(Records from a dataset)
### config.mk
export PLATFORM = sky130hd
export DESIGN_NAME = bf16_sum_acc
export DESIGN_NICKNAME = d
export VERILOG_FILES = /design/src/rtl/bf16_sum_acc.sv
export SDC_FILE = /design/constraint.sdc
export NUM_CORES = 1
export LEC_CHECK = 0
export BUFFER_PORTS_ARGS = -buffer_cell sky130_fd_sc_hd__buf_2
export CAP_MARGIN = 25
export CORE_UTILIZATION = 60
export DETAILED_ROUTE_END_ITERATION = 10
export GPL_TIMING_DRIVEN = 0
export PLACE_DENSITY = 0.88
export SETUP_SLACK_MARGIN = 0.3
export SLEW_MARGIN = 20
export SYNTH_ARGS = -nofsm -noshare
export SYNTH_HDL_FRONTEND = slang
export SYNTH_HIERARCHICAL = 1
export SYNTH_SLANG_ARGS = --single-unit
### constraint.sdc
create_clock -name clk -period 41.5 [get_ports clk]
set_input_delay 10.375 -clock clk [delete_from_list [all_inputs] [get_ports clk]]
set_output_delay 10.375 -clock clk [all_outputs]
set_load 0.02 [all_outputs]
### src/rtl/bf16_sum_acc.sv
// Streaming BF16 vector accumulator with a registered single-cycle adder.
// Optional macro ACC_ZERO_SKIP_EN: zero/denormal elements skip the adder (1 cycle each).
module fp_add_single_cycle #(
  parameter int EXP_WIDTH      = 8,
  parameter int MANTISSA_WIDTH = 7,
  parameter int SIGN_WIDTH     = 1,
  parameter int FP_WIDTH       = 16
) (
  input  logic                clk,
  input  logic                rstn,
  input  logic [FP_WIDTH-1:0] a_i,
  input  logic [FP_WIDTH-1:0] b_i,
  output logic [FP_WIDTH-1:0] sum_o
);
  localparam int E  = EXP_WIDTH;
  localparam int M  = MANTISSA_WIDTH;
  localparam int W  = M + 4;
  localparam int SW = $clog2(W + 1);
  localparam int XT = FP_WIDTH - SIGN_WIDTH - 1;

  logic [FP_WIDTH-1:0] big, sml, res_d, sum_q;
  logic [E-1:0]        el, es, d;
  logic [M:0]          ml, ms;
  logic [W-1:0]        ms_ext, al, mask, n;
  logic [W:0]          sum;
  logic [SW-1:0]       p, sh;
  logic [E+1:0]        ex;
  logic [M+1:0]        mr;
  logic                sgn, up;

  always_comb begin
    big = (a_i[XT:0] >= b_i[XT:0]) ? a_i : b_i;
    sml = (a_i[XT:0] >= b_i[XT:0]) ? b_i : a_i;
    sgn = big[FP_WIDTH-1];
    el  = big[XT -: E];
    es  = sml[XT -: E];
    ml  = (el != '0) ? {1'b1, big[M-1:0]} : '0;
    ms  = (es != '0) ? {1'b1, sml[M-1:0]} : '0;
    d   = el - es;
    ms_ext = {ms, 3'b000};
    mask   = ~({W{1'b1}} << d);
    // Alignment keeps guard/round bits plus a sticky OR of everything shifted out.
    if (d >= E'(W)) begin
      al = {{(W-1){1'b0}}, |ms};
    end else begin
      al    = ms_ext >> d;
      al[0] = al[0] | (|(ms_ext & mask));
    end
    if (sgn ^ sml[FP_WIDTH-1]) sum = {1'b0, ml, 3'b000} - {1'b0, al};
    else                       sum = {1'b0, ml, 3'b000} + {1'b0, al};
    ex = {2'b00, el};
    p  = '0;
    for (int unsigned i = 0; i < W; i++) if (sum[i]) p = SW'(i);
    sh = SW'(W - 1) - p;
    if (sum[W]) begin
      n    = sum[W:1];
      n[0] = n[0] | sum[0];
      ex   = ex + 1'b1;
    end else begin
      n  = sum[W-1:0] << sh;
      ex = ex - {{(E+2-SW){1'b0}}, sh};
    end
    up = n[2] & (n[1] | n[0] | n[3]);
    mr = {1'b0, n[W-1:3]} + {{(M+1){1'b0}}, up};
    ex = ex + {{(E+1){1'b0}}, mr[M+1]};
    if (el == '1) begin
      res_d = big;
    end else if (sum == '0) begin
      res_d = '0;
    end else if (ex[E+1] || ex == '0) begin
      res_d = {sgn, {(FP_WIDTH-1){1'b0}}};
    end else if (ex[E:0] >= {1'b0, {E{1'b1}}}) begin
      res_d = {sgn, {E{1'b1}}, {M{1'b0}}};
    end else begin
      res_d = {sgn, ex[E-1:0], (mr[M+1] ? mr[M:1] : mr[M-1:0])};
    end
  end

  always_ff @(posedge clk) begin
    if (!rstn) sum_q <= '0;
    else       sum_q <= res_d;
  end

  assign sum_o = sum_q;
endmodule

module bf16_sum_acc #(
  parameter int EXP_WIDTH      = 8,
  parameter int MANTISSA_WIDTH = 7,
  parameter int SIGN_WIDTH     = 1,
  parameter int FP_WIDTH       = 16,
  parameter int MAX_LEN        = 1024,
  localparam int CNT_W         = $clog2(MAX_LEN + 1)
) (
  input  logic                clk,
  input  logic                rst,
  input  logic [FP_WIDTH-1:0] input_data,
  input  logic                input_data_valid,
  input  logic                input_data_last,
  output logic                input_data_ready,
  output logic [FP_WIDTH-1:0] output_data,
  output logic                output_data_valid,
  input  logic                output_data_ready,
  output logic [CNT_W-1:0]    output_count
);
  localparam logic [1:0] ST_ACC  = 2'd0;
  localparam logic [1:0] ST_WAIT = 2'd1;
  localparam logic [1:0] ST_DONE = 2'd2;

  logic [1:0]          state_q, state_d;
  logic [FP_WIDTH-1:0] acc_q, acc_d, out_q, out_d, add_out;
  logic [CNT_W-1:0]    cnt_q, cnt_d, ocnt_q, ocnt_d, cnt_inc;
  logic                last_q, last_d, ovalid_q, ovalid_d;

  fp_add_single_cycle #(
    .EXP_WIDTH      (EXP_WIDTH),
    .MANTISSA_WIDTH (MANTISSA_WIDTH),
    .SIGN_WIDTH     (SIGN_WIDTH),
    .FP_WIDTH       (FP_WIDTH)
  ) u_add (
    .clk   (clk),
    .rstn  (~rst),
    .a_i   (acc_q),
    .b_i   (input_data),
    .sum_o (add_out)
  );

  always_comb begin
    state_d  = state_q;
    acc_d    = acc_q;
    cnt_d    = cnt_q;
    last_d   = last_q;
    out_d    = out_q;
    ocnt_d   = ocnt_q;
    ovalid_d = ovalid_q;
    cnt_inc  = cnt_q + CNT_W'(1);
    case (state_q)
      ST_ACC: begin
        if (input_data_valid) begin
          cnt_d  = cnt_inc;
          last_d = input_data_last | (cnt_inc == CNT_W'(MAX_LEN));
`ifdef ACC_ZERO_SKIP_EN
          // Zero/denormal adds nothing: finish straight from the current accumulator.
          if (input_data[FP_WIDTH-SIGN_WIDTH-1 -: EXP_WIDTH] == '0) begin
            if (last_d) begin
              out_d    = acc_q;
              ocnt_d   = cnt_inc;
              ovalid_d = 1'b1;
              state_d  = ST_DONE;
            end
          end else
`endif
          state_d = ST_WAIT;
        end
      end
      ST_WAIT: begin
        acc_d = add_out;
        if (last_q) begin
          out_d    = add_out;
          ocnt_d   = cnt_q;
          ovalid_d = 1'b1;
          state_d  = ST_DONE;
        end else begin
          state_d = ST_ACC;
        end
      end
      ST_DONE: begin
        if (output_data_ready) begin
          ovalid_d = 1'b0;
          acc_d    = '0;
          cnt_d    = '0;
          state_d  = ST_ACC;
        end
      end
      default: state_d = ST_ACC;
    endcase
  end

  always_ff @(posedge clk) begin
    if (rst) begin
      state_q  <= ST_ACC;
      acc_q    <= '0;
      cnt_q    <= '0;
      last_q   <= 1'b0;
      out_q    <= '0;
      ocnt_q   <= '0;
      ovalid_q <= 1'b0;
    end else begin
      state_q  <= state_d;
      acc_q    <= acc_d;
      cnt_q    <= cnt_d;
      last_q   <= last_d;
      out_q    <= out_d;
      ocnt_q   <= ocnt_d;
      ovalid_q <= ovalid_d;
    end
  end

  assign input_data_ready  = (state_q == ST_ACC);
  assign output_data       = out_q;
  assign output_count      = ocnt_q;
  assign output_data_valid = ovalid_q;
endmodule

# Yosys cells after proc, flatten, opt, wreduce, memory -nomap -nowiden
# Cells that the tools add are included.
word_totals:
  input_bits: 21
  out_inout_bits: 29
  register_bits: 74
op_classes:
  n_reduce_logical: 16
  shift: 3
  n_addsub: 9
  n_lt_le_gt_ge: 3
  n_eq_ne: 7
  bitwise: 9
  mux: 35
op_table:
  columns: ["cell", "count"]
  rows:
  - ["16-bit two-way mux", 5]
  - ["11-bit two-way mux", 4]
  - ["16-bit case mux with 2 select lines", 1]
  - ["15-bit two-way mux", 2]
  - ["11-bit case mux with 2 select lines", 1]
  - ["8-bit two-way mux", 2]
  - ["8-bit nonzero test", 2]
  - ["15-bit >= comparator", 1]
  - ["11-bit by 11-bit adder with 12-bit output", 1]
  - ["12-bit logical NOT", 1]
  - ["12-bit two-way mux", 1]
  - ["3-bit two-way mux", 4]
  - ["4-bit two-way mux", 3]
  - ["11-bit by 11-bit subtractor with 12-bit output", 1]
  - ["11-bit by 1-bit adder with 11-bit output, second input constant", 1]
  - ["11-bit bitwise AND", 1]
  - ["11-bit == test, second input constant", 1]
  - ["11-bit NOT", 1]
  - ["11-bit OR reduction", 1]
  - ["11-bit by 4-bit left shift with 11-bit output", 1]
  - ["11-bit by 8-bit left shift with 11-bit output, first input constant", 1]
  - ["11-bit by 8-bit right shift with 11-bit output", 1]
  - ["10-bit by 1-bit adder with 10-bit output", 1]
  - ["10-bit logical NOT", 1]
  - ["26 further kinds", 43]

# Longest topological paths before layout
# Gate-level depths: netlist of the first run.
depth:
  ltp_word: 34
  mapped_depth: 53

# Modules after synthesis
# The synthesis of the first run kept the hierarchy.
modules_own_cells:
  columns: ["mod", "area_per_inst_um2", "seq_area_each_um2", "cells_each", "instances"]
  rows:
  - ["fp_add_single_cycle", 5287.6, 320.3, 747, 1]
  - ["bf16_sum_acc", 2297.2, 1161.1, 279, 1]

# Worst setup path after synthesis of the first run
# Ideal clock, no wire load.
synth_path:
  path_type: "input -> register"
  start: "input input_data[7]"
  end: "register u_add.sum_q[5], in the netlist u_add/sum_o[5]"
  t_required_ns: 41.421
  path_stages: 52
  n_path_buf: 4
  path_slack_ns: 20.222
  arrival_ns: 21.199
  cell_sequence: "inv_1 ha_1 buf_2 nand4_1 or4_1 clkbuf_1 a311oi_1 a21oi_1 ha_1 o311a_1 or4b_1 nand4_1 nand2_1 nor4_1 nand2_1 ha_1 inv_1 a21o_1 [16 not listed] inv_1 nand3_1 a211oi_1 nor2_1 o32ai_1 ha_1 o31ai_2 or4b_4 nor2_1 ha_1 ha_1 o21ai_0 or3_1 nor3_1 o32ai_1 nor4b_2 o21ai_2 a22oi_1"
synth_between:
  elab_chain_len: 34
  elab_cells_between_ends: 53
  cone_classes: "8 x add/sub; 3 x order compare; 1 x eq/ne; 3 x shift; 23 x mux; 8 x bitwise; 7 x reduce/logical"
synth_lines:
  columns: ["element", "line", "rtl"]
  rows:
  - ["start, declared", "97", "input logic [FP_WIDTH-1:0] input_data,"]
  - ["15-bit >= comparator", "32, 33", null]
  - ["16-bit two-way mux (on tied branches)", "32, 33", null]
  - ["8-bit subtractor", "39", "d = el - es;"]
  - ["11-bit by 8-bit left shift with 11-bit output", "41", "mask = ~({W{1'b1}} << d);"]
  - ["11-bit NOT", "41", null]
  - ["11-bit bitwise AND", "47", "al[0] = al[0] | (|(ms_ext & mask));"]
  - ["11-bit OR reduction", "47", null]
  - ["1-bit OR", "47", null]
  - ["[18 not listed]", null, null]
  - ["1-bit bitwise AND", "63", "up = n[2] & (n[1] | n[0] | n[3]);"]
  - ["8-bit by 1-bit adder with 9-bit output", "64", "mr = {1'b0, n[W-1:3]} + {{(M+1){1'b0}}, up};"]
  - ["10-bit by 1-bit adder with 10-bit output", "65", "ex = ex + {{(E+1){1'b0}}, mr[M+1]};"]
  - ["9-bit by 8-bit >= comparator with 1-bit output / 10-bit logical NOT (equally long branches)", "72, 70", null]
  - ["15-bit two-way mux / 1-bit logical OR (equally long branches)", "72, 70", null]
  - ["15-bit two-way mux", "70", "end else if (ex[E+1] || ex == '0) begin"]
  - ["16-bit two-way mux", "68", "end else if (sum == '0) begin"]
  - ["16-bit two-way mux (*)", "66", "if (el == '1) begin"]
  - ["end signal, assigned", "81", "else sum_q <= res_d;"]
  - ["end, declared", "21", "logic [FP_WIDTH-1:0] big, sml, res_d, sum_q;"]
# Every way passes the cells marked *; elsewhere a longest branch is shown, timed or not.
# A chain may end at the register's enable or synchronous reset.

# Worst setup path after layout of the first run
layout_path:
  start: "input input_data[11]"
  end: "register u_add.sum_q[5], in the netlist u_add/sum_o[5]"
# The elaborated chain is that of the path after synthesis.

==> results, run 1 <==
- The clock tree synthesis step divided the H-tree into 3 levels.
- The final setup violation count is 0.
- The clock tree from TritonCTS is built.
- The first global-routing pass estimated 37.5 mm of wire.
- The die height is approximately 110 um.
- The cell count after synthesis came out at approximately 1.0k.
- The total overflow reported by the global router is 0.
- The worst path setup slack after routing is 17.67 ns.
- After detailed routing, the number of remaining DRC violations is 0.
- Subtracting the final worst setup slack from the clock period gives between 20 and 25 ns.
- For this run, the post-layout net count is about 1.2k.
- The critical path arrival is 24.06 ns.
- The flow ran to the end, and the final reports show no timing, DRC or antenna violations.
- The clock latency on the worst-skew pair is between 0.3 and 0.4 ns.
- The worst max-slew margin expressed relative to the limit is 0.394.
- The cell sitting at the root of the clock tree is a clkbuf_16.
- The repair_antennas step left the layout with diodes totalling 0.
- The largest individual stage delay along the critical path comes from the cell mux2i_1.
- The biggest cell delay along the critical path is 0.63 ns.
- The top-area cell type share of the netlist area is 0.195.
- The share of the Yosys chip area taken by registers is 0.195.
- The post-CTS setup buffer count is 0.
- The port buffer count is 49.
- The mapped netlist covers approximately 7600 sq um.
- The type of the worst min-delay path is reg2reg.
- The worst supply voltage drop on vdd is about 0.020 mV.
- The initial core utilization is 0.624.
- The critical path in this run is classified as in2reg.
- The worst setup path is captured at a flip-flop.
- The number of pins exceeding their max-slew limit in the final report is 0.
- Setup repair after global routing left no endpoint under its margin.
- The first-pass iteration count of the detailed router is 9.
- Derived from the worst setup path, the maximum achievable clock frequency is 42.0 MHz.
- The most used flip-flop cell after synthesis is dfxtp_1.
- Among cell families on the critical path, the largest total delay comes from simple AND/OR/NAND/NOR gates.
- The cell row count is 40.
- With fillers left out, the area of the finished cells amounts to 8340 sq um.
- The die is 114 um wide.
- The count of warnings emitted by yosys is 6.
- The mean instance size in the synthesized netlist is 7.39 sq um.
- The max-capacitance violation count is 0.
- In the final routed layout, each cell accounts on average for roughly 18 um.
- The count of vias placed by the detailed router is 8551.
- STA puts the critical path data required time at 41.73 ns.
- The synthesized netlist net count is 1093.
- The hold-fix buffer count after cts is 0.
- Sorting the synthesized cells by area gives the leading types as dfxtp_1 (20%), ha_1 (7.3%), nand2_1 (6.1%), a21oi_1 (5.5%), nor2_1 (4.5%).
- The first routing iteration left 1348 violations.
- For the pin with the worst max-slew slack, the measured transition is 0.900 ns.
- The async set-reset flop share out of synthesis is 0.
- The floorplan step defined a core boundary enclosing 12200 sq um.
- The worst path buffer plus inverter count is 12.
- Post-CTS repair changed the size of 0 cells.
- The pin count of the biggest net entering global routing is 15.
- The total leakage power is 3.43 nW.
- Across the routed clock network, the largest skew measured is 0.00660 ns.
- The number of antenna violations at the first check in global routing was 0.
- The total half-perimeter wirelength after legalization and detailed placement is between 15 and 20 mm.
- The via count of the first global-routing pass was 7870.
- The clock-pin slew on the worst setup and hold paths is ~0.060 ns.
- The cell type with the largest total area after synthesis is dfxtp_1.
- In this run the remaining antenna-violating nets after routing total 0.
- The number of distinct library cells after synthesis is 99.
- In the final layout, the share of cells above drive strength 1 is 0.129.
- From synthesis to final layout, the design area changed by 10.0%.
- Of the available clock period, the critical path in the final layout requires 0.574.
- The top fanout value on the critical path is 10.
- Total power for the finished layout comes to about 280 uW.
- The most numerous cell on the critical path is ha_1.
- Counting the buffers created by CTS gives 9.
- The clock passes through at most 2 buffers.
- The floorplan step defined a die boundary enclosing ~13000 sq um.
- STA classifies the critical path startpoint as an input pin.
- The power per standard cell area is 33.2 nW/um^2.
- The total global routing track utilization is 0.352.
- Adding up every negative setup slack in the final design gives 0 ns.
- The placed instance area is 8040 sq um.
- The post-synthesis register bit count is 74.
- Fill cells in the final layout number between 1k and 1.5k.
- The overall routed net length is 23.3 mm.
- After detailed routing, the number of vias per cell comes to 6.79.
- The sink count of the clock tree is 74.
- In this run the count of I/O pins placed on the die edge is 50.
- The final weighted congestion of routability-driven global placement is 1.01.
- Counting flops with a built-in enable in the synthesized netlist gives 0.
- The post-place setup slack is 17.86 ns.
- The final hold violation count is 0.
sequential cells by signal (all words and copies together), names as in the netlist:
register and cells:
cnt_q 11, output_count 11, output_data 16, output_data_valid 1, acc_q 16, state_q 2
u_add/sum_o 16, last_q 1
layout by cell type (no fill, tap or decap), types with 7 or more instances in the layout:
master     instances
and3_1             8
nor2_1            90
o21a_1            17
a21o_1            20
nand3_1           30
o211ai_1           9
mux2_2             8
a22oi_1           21
buf_2             66
a21oi_1           84
inv_1             44
o22ai_1            8
o31ai_1           13
a31oi_1           14
and2_1            10
a21boi_0          10
buf_6              7
or3_1              9
a311oi_1           8
dfxtp_1           74
nand2_1          124
clkbuf_1          32
clkbuf_16          9
ha_1              44
a211oi_1          12
xor2_1            12
mux2i_1           28
nor2b_1           10
nor3_1            26
o21ai_0           52
nor4_1            16
nand4_1           16
xnor2_1           15
tightest hold or removal path, stage by stage, from the launching register on:
cell	delay (ns)
dfxtp_1	0.30
nand2_1	0.05
a21oi_1	0.05
path summary, 6_finish.rpt:
kind                                 startpoint         endpoint  slack [ns]  depth (start not counted)
worst min register to register  output_count[8]  output_count[8]        0.45                          2
worst min-delay path            output_count[8]  output_count[8]        0.45                          2
worst max-delay path             input_data[11]   u_add/sum_o[5]       17.67                         53
worst max register to register        acc_q[12]   u_add/sum_o[5]       27.34                         52
synthesized netlist by cell type, types with 4 or more instances:
master / instances
a211oi_1: 12
a21boi_0: 10
a21o_1: 20
a21oi_1: 84
a221oi_1: 4
a22oi_1: 21
a311oi_1: 8
a31o_2: 5
a31oi_1: 14
and2_1: 10
and3_1: 8
and4_1: 5
buf_2: 17
buf_6: 7
clkbuf_1: 32
dfxtp_1: 74
ha_1: 44
inv_1: 44
mux2_2: 8
mux2i_1: 28
nand2_1: 124
nand2b_1: 6
nand3_1: 30
nand4_1: 16
nor2_1: 90
nor2b_1: 10
nor3_1: 26
nor4_1: 16
o2111ai_1: 4
o211ai_1: 9
o21a_1: 17
o21ai_0: 52
o21ai_1: 5
o22ai_1: 8
o311a_1: 5
o31ai_1: 13
o32ai_1: 4
or2_2: 5
or3_1: 9
or4_1: 5
xnor2_1: 15
xor2_1: 12
per-layer routing:
metal  wire, um  part of all wire  GRT usage
met5          0                 0          0
met4        650             0.028      0.131
met1       9530              0.41      0.460
met3       2550              0.11     0.0630
met2      10600              0.45      0.580
through the flow:
stage,hold slack [ns],util,cells
CTS,0.452,0.686,1259
detailed placement,0.445,0.661,1243
global placement,0.440,0.661,1243
global route,0.474,0.686,1259
floorplan,0.432,-,1026
finish,0.447,0.686,1259
power breakdown:
| part | leakage (nW) | switching, mW | internal, mW |
|---|---|---|---|
| clock | 0.135 | 0.0309 | 0.0469 |
| sequential | 0.602 | 0.00527 | 0.0759 |
| combinational | 2.69 | 0.0743 | 0.0438 |
| total | 3.43 | 0.111 | 0.167 |
kinds of logic after synthesis:
| family | share of synthesized area |
|---|---|
| flip-flops | 0.195 |
| AO/OA/AOI/OAI | 0.307 |
| buffers and inverters | 0.0622 |
| XOR/XNOR | 0.0333 |
| multiplexers | 0.0597 |
| AND/OR/NAND/NOR | 0.265 |
| adder cells (fa/ha/maj) | 0.0779 |
cell type report:
cell class | count | area [sq um] | share of cell area
flip-flops and latches | 74 | 1480 | 0.178
repair buffers | 49 | 245 | 0.0294
well taps | 168 | 210 | 0.0252
inverters | 46 | 173 | 0.0207
clock inverters | 7 | 77.6 | 0.00930
multi-input cells | 847 | 5630 | 0.675
plain buffers | 59 | 299 | 0.0358
clock buffers | 9 | 225 | 0.0270
No activity file was read; power rests on OpenSTA's default activity.
==> inputs of run 2 (changes only) <==
--- a/config.mk
+++ b/config.mk
@@ -5,6 +5,7 @@
 export SDC_FILE = /design/constraint.sdc
 export NUM_CORES = 1
 export LEC_CHECK = 0
+export ABC_AREA = 1
 export BUFFER_PORTS_ARGS = -buffer_cell sky130_fd_sc_hd__buf_2
 export CAP_MARGIN = 25
 export CORE_UTILIZATION = 60
==> constraint.sdc (replaced) <==
create_clock -name clk -period 24.2 [get_ports clk]
set_input_delay 6.05 -clock clk [delete_from_list [all_inputs] [get_ports clk]]
set_output_delay 6.05 -clock clk [all_outputs]
set_load 0.02 [all_outputs]
==> run 2 against run 1 <==
- first-iteration DRC count is 34% lower
- non-clock buffer count is 16 lower
- critical path depth is 22 higher
- final cell count is 25% higher
- clock skew is 0.00074 ns lower
- critical endpoint is now u_add/sum_o[6]
- highest routed layer unchanged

What you have to do
Copy the lines above exactly. Start with the line containing "- Fill cells", end with the line containing "worst min register", and include both.

Exercise output
- Fill cells in the final layout number between 1k and 1.5k.
- The overall routed net length is 23.3 mm.
- After detailed routing, the number of vias per cell comes to 6.79.
- The sink count of the clock tree is 74.
- In this run the count of I/O pins placed on the die edge is 50.
- The final weighted congestion of routability-driven global placement is 1.01.
- Counting flops with a built-in enable in the synthesized netlist gives 0.
- The post-place setup slack is 17.86 ns.
- The final hold violation count is 0.
sequential cells by signal (all words and copies together), names as in the netlist:
register and cells:
cnt_q 11, output_count 11, output_data 16, output_data_valid 1, acc_q 16, state_q 2
u_add/sum_o 16, last_q 1
layout by cell type (no fill, tap or decap), types with 7 or more instances in the layout:
master     instances
and3_1             8
nor2_1            90
o21a_1            17
a21o_1            20
nand3_1           30
o211ai_1           9
mux2_2             8
a22oi_1           21
buf_2             66
a21oi_1           84
inv_1             44
o22ai_1            8
o31ai_1           13
a31oi_1           14
and2_1            10
a21boi_0          10
buf_6              7
or3_1              9
a311oi_1           8
dfxtp_1           74
nand2_1          124
clkbuf_1          32
clkbuf_16          9
ha_1              44
a211oi_1          12
xor2_1            12
mux2i_1           28
nor2b_1           10
nor3_1            26
o21ai_0           52
nor4_1            16
nand4_1           16
xnor2_1           15
tightest hold or removal path, stage by stage, from the launching register on:
cell	delay (ns)
dfxtp_1	0.30
nand2_1	0.05
a21oi_1	0.05
path summary, 6_finish.rpt:
kind                                 startpoint         endpoint  slack [ns]  depth (start not counted)
worst min register to register  output_count[8]  output_count[8]        0.45                          2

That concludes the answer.